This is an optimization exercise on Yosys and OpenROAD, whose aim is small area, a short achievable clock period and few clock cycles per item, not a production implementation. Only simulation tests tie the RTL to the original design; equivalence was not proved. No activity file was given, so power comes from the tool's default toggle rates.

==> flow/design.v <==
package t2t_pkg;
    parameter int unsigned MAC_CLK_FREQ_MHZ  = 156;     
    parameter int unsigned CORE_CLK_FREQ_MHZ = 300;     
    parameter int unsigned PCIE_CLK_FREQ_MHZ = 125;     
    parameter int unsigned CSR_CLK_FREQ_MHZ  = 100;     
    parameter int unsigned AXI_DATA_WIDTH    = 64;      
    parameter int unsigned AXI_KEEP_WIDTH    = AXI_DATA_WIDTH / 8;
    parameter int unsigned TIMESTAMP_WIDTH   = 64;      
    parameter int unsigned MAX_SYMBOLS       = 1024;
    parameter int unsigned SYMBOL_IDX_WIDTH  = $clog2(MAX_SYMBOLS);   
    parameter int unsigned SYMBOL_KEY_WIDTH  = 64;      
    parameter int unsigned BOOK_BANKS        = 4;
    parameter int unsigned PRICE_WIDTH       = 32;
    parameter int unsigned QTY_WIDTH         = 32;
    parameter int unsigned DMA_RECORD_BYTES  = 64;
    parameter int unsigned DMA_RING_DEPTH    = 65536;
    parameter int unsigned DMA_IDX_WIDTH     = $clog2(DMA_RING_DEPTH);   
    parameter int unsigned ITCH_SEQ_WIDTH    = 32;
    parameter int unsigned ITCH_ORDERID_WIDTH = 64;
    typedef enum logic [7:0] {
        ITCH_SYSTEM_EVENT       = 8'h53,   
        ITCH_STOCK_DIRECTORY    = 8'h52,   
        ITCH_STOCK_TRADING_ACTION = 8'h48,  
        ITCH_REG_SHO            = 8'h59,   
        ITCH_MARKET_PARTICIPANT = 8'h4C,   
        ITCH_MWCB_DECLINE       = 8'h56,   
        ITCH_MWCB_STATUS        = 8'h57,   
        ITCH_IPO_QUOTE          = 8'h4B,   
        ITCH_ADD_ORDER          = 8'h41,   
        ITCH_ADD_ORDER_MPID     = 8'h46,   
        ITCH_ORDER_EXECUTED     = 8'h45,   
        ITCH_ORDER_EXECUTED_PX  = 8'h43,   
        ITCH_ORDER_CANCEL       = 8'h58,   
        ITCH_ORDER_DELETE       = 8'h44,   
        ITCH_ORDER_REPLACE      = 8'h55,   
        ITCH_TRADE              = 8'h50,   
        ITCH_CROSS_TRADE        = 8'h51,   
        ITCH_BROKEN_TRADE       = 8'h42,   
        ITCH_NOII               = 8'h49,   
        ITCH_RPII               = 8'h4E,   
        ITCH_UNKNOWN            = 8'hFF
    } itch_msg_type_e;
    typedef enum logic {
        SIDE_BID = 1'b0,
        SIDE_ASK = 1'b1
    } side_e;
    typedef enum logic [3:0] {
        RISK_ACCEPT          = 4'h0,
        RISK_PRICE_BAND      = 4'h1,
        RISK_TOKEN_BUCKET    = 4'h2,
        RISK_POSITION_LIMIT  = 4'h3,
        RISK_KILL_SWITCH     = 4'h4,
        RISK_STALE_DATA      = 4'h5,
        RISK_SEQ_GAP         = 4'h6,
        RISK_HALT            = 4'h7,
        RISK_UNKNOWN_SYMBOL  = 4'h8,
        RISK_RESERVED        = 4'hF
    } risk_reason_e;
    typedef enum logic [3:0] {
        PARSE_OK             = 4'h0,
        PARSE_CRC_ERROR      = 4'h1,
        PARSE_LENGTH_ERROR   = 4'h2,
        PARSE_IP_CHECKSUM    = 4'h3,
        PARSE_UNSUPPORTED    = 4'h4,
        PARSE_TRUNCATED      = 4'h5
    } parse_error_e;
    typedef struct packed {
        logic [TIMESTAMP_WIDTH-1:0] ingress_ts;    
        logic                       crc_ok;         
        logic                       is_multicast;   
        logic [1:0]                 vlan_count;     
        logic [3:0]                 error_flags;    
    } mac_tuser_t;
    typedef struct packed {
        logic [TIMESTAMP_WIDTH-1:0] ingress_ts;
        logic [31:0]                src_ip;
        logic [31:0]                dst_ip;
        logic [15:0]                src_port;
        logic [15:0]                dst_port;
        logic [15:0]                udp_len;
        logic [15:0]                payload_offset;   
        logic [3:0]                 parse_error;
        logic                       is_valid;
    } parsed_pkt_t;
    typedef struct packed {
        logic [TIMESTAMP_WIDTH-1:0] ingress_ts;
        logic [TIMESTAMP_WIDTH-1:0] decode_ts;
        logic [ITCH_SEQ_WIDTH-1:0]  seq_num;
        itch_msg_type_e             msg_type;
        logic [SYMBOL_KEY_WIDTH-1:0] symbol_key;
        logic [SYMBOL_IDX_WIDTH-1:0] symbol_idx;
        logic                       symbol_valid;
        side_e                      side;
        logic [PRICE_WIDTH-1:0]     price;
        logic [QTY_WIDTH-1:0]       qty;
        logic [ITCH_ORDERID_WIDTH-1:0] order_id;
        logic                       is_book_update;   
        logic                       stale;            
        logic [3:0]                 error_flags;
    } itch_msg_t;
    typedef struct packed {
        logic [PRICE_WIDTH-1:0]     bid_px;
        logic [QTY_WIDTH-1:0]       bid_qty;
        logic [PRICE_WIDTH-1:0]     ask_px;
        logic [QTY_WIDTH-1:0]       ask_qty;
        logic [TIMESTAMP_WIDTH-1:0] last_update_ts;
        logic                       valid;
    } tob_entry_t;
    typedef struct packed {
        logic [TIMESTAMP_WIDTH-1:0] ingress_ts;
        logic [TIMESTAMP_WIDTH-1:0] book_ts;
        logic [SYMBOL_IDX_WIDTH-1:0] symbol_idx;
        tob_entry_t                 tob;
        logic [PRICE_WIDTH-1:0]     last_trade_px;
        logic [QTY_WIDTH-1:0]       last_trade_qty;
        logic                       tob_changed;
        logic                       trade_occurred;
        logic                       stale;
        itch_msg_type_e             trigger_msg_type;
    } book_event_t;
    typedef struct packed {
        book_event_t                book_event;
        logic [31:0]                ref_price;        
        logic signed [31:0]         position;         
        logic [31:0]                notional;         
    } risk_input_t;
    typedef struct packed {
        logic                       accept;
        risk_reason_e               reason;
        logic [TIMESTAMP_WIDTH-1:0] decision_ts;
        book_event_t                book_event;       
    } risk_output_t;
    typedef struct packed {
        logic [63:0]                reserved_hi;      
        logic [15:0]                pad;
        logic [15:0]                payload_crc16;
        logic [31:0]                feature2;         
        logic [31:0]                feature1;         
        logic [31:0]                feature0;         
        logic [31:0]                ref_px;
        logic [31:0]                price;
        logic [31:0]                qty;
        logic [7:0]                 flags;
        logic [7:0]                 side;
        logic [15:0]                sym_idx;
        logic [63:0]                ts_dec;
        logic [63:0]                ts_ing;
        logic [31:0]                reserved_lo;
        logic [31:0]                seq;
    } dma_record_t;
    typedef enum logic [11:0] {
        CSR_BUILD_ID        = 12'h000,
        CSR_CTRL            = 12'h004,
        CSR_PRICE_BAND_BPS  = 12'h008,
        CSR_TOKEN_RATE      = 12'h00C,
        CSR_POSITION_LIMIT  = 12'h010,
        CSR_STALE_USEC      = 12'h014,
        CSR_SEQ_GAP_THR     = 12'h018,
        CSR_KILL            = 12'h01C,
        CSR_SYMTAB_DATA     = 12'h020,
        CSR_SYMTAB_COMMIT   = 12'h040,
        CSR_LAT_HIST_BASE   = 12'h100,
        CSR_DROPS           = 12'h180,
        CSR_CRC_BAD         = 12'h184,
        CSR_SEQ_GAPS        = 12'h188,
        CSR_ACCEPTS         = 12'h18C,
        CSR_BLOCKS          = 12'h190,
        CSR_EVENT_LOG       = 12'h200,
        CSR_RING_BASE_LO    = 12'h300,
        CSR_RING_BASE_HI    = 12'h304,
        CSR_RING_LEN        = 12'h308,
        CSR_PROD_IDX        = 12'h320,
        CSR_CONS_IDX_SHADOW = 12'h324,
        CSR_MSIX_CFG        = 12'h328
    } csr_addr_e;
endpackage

--*--

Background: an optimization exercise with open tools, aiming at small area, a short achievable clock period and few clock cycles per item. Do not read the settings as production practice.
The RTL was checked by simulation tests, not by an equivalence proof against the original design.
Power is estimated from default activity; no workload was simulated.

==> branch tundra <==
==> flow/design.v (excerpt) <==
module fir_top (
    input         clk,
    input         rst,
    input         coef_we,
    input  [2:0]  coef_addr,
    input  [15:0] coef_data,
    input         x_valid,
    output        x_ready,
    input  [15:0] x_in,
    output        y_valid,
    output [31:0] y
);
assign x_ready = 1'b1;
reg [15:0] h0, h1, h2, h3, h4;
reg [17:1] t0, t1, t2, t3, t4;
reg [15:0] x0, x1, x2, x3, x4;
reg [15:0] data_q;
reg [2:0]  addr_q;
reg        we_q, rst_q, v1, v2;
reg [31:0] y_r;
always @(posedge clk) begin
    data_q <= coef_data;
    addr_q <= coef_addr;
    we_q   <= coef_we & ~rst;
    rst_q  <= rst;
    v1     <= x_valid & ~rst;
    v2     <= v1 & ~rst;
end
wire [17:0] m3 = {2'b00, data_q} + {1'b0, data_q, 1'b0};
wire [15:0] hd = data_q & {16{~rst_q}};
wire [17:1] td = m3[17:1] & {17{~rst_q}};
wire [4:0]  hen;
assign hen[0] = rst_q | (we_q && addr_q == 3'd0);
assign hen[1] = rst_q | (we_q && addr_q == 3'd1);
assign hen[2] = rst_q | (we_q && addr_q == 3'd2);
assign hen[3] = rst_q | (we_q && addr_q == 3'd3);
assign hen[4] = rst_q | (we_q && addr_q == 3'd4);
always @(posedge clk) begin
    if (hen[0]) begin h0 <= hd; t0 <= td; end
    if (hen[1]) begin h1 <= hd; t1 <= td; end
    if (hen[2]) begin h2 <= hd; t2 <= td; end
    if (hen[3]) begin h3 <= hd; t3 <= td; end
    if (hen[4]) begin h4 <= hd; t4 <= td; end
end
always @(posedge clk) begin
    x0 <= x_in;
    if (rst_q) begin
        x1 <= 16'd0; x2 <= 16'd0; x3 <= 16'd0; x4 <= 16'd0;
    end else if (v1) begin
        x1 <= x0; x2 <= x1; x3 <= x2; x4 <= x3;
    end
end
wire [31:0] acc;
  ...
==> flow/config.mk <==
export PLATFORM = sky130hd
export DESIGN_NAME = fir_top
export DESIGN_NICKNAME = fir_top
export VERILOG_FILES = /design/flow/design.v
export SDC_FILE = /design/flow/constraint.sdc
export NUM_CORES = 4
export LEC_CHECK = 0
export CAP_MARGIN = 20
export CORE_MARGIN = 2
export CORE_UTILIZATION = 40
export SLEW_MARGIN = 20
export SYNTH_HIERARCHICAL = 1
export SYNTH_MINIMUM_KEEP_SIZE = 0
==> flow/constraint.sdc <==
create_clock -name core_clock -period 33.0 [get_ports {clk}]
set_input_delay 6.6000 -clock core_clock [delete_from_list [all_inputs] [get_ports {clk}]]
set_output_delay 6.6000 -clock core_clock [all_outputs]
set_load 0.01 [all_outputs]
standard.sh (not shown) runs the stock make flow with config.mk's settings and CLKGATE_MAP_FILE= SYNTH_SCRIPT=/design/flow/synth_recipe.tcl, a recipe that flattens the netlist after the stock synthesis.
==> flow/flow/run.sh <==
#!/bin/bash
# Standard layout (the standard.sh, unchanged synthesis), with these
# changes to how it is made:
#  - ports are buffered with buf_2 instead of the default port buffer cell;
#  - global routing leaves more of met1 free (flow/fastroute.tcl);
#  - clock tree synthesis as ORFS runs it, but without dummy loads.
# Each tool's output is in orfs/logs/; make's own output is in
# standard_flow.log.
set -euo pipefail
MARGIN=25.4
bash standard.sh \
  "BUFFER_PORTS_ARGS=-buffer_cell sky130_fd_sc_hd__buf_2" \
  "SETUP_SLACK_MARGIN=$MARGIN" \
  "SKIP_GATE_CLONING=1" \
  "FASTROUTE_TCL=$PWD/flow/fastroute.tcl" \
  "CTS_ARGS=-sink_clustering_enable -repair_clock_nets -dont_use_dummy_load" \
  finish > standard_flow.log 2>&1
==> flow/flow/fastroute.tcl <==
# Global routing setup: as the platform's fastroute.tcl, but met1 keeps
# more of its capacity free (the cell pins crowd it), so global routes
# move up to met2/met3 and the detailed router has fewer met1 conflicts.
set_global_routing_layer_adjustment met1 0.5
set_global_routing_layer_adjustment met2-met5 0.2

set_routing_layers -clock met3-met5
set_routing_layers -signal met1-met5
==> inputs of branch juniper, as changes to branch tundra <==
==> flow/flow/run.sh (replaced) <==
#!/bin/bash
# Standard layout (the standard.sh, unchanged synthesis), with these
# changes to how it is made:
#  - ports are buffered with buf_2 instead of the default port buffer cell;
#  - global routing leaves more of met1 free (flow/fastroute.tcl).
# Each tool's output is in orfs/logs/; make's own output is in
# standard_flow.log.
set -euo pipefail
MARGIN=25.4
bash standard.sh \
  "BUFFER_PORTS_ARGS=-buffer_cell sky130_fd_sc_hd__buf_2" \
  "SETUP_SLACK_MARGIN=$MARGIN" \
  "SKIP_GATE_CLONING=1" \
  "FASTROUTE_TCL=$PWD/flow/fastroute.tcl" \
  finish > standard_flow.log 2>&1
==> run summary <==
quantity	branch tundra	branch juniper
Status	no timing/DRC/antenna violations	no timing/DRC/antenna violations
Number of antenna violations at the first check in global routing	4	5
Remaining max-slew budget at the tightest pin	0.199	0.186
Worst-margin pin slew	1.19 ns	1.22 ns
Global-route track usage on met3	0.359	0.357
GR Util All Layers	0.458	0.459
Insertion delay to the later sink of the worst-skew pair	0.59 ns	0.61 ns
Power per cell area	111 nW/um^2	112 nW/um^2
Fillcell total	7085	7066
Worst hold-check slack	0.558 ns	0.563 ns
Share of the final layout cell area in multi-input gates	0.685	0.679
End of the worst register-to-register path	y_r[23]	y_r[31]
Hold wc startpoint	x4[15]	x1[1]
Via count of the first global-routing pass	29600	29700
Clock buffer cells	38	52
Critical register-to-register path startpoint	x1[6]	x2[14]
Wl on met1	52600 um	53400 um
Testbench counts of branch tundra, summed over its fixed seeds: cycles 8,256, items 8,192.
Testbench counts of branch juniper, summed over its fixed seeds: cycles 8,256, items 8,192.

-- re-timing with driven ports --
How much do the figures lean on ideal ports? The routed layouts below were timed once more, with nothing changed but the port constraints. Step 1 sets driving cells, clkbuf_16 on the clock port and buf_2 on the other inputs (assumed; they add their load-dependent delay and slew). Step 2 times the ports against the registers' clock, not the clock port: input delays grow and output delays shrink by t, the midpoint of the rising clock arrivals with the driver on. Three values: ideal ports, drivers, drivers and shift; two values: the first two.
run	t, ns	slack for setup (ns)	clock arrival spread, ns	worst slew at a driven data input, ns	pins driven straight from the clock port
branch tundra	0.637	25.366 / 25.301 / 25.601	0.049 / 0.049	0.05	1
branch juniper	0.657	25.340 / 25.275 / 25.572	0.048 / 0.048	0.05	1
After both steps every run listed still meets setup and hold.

--*--

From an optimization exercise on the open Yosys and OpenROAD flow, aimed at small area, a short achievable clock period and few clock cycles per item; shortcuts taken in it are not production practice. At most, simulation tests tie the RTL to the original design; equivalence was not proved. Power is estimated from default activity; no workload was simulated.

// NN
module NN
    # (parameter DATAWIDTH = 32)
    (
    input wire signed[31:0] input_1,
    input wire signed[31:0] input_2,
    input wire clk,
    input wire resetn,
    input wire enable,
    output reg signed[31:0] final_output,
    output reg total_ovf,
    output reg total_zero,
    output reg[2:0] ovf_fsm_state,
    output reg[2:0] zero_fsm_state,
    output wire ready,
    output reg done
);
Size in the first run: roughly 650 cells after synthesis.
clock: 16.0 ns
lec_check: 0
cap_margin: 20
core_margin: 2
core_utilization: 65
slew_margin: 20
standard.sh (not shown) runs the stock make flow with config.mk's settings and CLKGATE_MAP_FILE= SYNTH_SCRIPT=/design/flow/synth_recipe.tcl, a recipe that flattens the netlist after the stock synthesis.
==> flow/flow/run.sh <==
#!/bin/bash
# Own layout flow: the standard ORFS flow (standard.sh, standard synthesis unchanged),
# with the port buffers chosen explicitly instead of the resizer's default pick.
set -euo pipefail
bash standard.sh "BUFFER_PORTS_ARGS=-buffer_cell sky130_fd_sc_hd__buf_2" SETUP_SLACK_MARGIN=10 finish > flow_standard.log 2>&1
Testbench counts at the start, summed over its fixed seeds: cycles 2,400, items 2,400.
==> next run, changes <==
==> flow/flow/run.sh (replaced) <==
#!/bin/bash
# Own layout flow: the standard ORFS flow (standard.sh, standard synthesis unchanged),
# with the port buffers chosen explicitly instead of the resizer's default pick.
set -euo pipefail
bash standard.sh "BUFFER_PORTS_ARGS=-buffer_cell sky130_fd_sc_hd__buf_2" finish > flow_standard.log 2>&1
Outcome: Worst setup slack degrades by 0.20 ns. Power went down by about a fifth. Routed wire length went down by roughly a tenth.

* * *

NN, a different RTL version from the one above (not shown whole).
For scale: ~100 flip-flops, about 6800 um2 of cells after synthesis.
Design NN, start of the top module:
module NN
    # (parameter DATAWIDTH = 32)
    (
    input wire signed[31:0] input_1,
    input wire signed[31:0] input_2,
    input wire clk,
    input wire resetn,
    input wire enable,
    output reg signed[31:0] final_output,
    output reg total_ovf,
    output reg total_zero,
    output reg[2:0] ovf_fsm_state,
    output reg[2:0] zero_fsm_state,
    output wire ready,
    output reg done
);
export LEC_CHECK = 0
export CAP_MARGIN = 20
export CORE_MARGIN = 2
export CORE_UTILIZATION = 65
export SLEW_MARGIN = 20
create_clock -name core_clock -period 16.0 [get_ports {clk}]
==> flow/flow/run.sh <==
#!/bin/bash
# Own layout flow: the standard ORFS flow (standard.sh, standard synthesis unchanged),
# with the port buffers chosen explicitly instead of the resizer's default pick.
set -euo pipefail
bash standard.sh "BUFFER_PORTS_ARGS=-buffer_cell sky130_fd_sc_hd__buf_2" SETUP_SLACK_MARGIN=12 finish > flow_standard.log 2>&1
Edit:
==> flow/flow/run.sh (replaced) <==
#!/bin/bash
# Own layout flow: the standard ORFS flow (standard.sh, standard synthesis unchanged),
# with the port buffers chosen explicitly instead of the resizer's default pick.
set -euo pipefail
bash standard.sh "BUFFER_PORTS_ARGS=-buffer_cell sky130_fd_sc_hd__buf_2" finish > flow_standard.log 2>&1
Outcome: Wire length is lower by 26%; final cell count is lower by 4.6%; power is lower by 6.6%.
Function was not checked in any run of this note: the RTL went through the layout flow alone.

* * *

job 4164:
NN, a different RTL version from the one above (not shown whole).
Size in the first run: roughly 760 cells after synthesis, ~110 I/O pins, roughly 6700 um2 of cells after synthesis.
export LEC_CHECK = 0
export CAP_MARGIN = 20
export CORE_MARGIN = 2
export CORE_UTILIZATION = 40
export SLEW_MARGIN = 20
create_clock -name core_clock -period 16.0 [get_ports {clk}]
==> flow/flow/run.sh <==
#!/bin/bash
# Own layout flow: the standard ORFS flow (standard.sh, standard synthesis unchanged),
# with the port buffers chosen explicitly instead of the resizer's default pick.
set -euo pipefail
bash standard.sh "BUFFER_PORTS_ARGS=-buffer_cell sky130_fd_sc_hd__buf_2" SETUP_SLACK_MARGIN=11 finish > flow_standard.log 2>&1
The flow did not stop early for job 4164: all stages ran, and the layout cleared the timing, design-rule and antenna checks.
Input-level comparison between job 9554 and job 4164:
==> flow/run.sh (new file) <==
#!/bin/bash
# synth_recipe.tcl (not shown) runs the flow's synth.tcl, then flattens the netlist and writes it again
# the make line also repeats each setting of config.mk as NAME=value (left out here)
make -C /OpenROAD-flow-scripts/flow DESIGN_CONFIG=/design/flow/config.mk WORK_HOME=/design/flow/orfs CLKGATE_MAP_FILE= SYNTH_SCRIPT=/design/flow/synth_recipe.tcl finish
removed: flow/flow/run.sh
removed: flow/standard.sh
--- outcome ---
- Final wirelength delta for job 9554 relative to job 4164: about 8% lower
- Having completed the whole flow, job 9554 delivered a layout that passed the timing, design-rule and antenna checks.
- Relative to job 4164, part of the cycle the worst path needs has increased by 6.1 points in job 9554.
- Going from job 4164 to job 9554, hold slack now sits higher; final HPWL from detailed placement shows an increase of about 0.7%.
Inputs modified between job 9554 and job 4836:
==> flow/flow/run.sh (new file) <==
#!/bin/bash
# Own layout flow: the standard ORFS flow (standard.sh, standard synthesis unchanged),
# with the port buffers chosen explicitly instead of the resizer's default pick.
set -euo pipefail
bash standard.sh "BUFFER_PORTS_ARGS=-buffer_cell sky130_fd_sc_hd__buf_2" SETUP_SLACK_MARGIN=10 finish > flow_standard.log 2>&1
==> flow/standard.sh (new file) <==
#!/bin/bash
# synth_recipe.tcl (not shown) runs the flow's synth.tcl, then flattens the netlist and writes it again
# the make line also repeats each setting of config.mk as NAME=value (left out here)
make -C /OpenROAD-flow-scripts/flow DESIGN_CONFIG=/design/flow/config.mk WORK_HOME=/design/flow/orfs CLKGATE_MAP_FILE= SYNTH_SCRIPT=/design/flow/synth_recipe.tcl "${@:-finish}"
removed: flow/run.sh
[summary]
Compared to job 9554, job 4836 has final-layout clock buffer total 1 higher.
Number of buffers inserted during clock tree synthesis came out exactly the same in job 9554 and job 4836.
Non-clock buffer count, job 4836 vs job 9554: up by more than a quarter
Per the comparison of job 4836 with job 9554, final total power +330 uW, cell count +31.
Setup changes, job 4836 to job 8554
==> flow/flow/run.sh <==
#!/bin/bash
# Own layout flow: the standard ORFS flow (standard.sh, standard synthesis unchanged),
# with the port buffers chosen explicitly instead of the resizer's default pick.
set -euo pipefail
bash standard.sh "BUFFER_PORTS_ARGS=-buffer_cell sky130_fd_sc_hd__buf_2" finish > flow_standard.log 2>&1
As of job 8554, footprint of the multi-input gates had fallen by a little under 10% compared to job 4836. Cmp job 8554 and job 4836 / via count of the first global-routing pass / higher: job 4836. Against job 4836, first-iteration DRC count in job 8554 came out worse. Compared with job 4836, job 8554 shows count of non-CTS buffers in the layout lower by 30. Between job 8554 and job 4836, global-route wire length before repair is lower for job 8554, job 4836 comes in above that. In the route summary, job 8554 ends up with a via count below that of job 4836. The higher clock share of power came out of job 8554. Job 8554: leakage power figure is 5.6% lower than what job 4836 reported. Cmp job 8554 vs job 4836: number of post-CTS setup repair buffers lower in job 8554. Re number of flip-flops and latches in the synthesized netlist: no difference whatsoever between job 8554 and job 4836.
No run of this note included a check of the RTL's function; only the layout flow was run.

--*--

Task to carry out |
Report each line in the data that holds the word "short".

Task answer |
This is an optimization exercise on Yosys and OpenROAD, whose aim is small area, a short achievable clock period and few clock cycles per item, not a production implementation. Only simulation tests tie the RTL to the original design; equivalence was not proved. No activity file was given, so power comes from the tool's default toggle rates.
Background: an optimization exercise with open tools, aiming at small area, a short achievable clock period and few clock cycles per item. Do not read the settings as production practice.
From an optimization exercise on the open Yosys and OpenROAD flow, aimed at small area, a short achievable clock period and few clock cycles per item; shortcuts taken in it are not production practice. At most, simulation tests tie the RTL to the original design; equivalence was not proved. Power is estimated from default activity; no workload was simulated.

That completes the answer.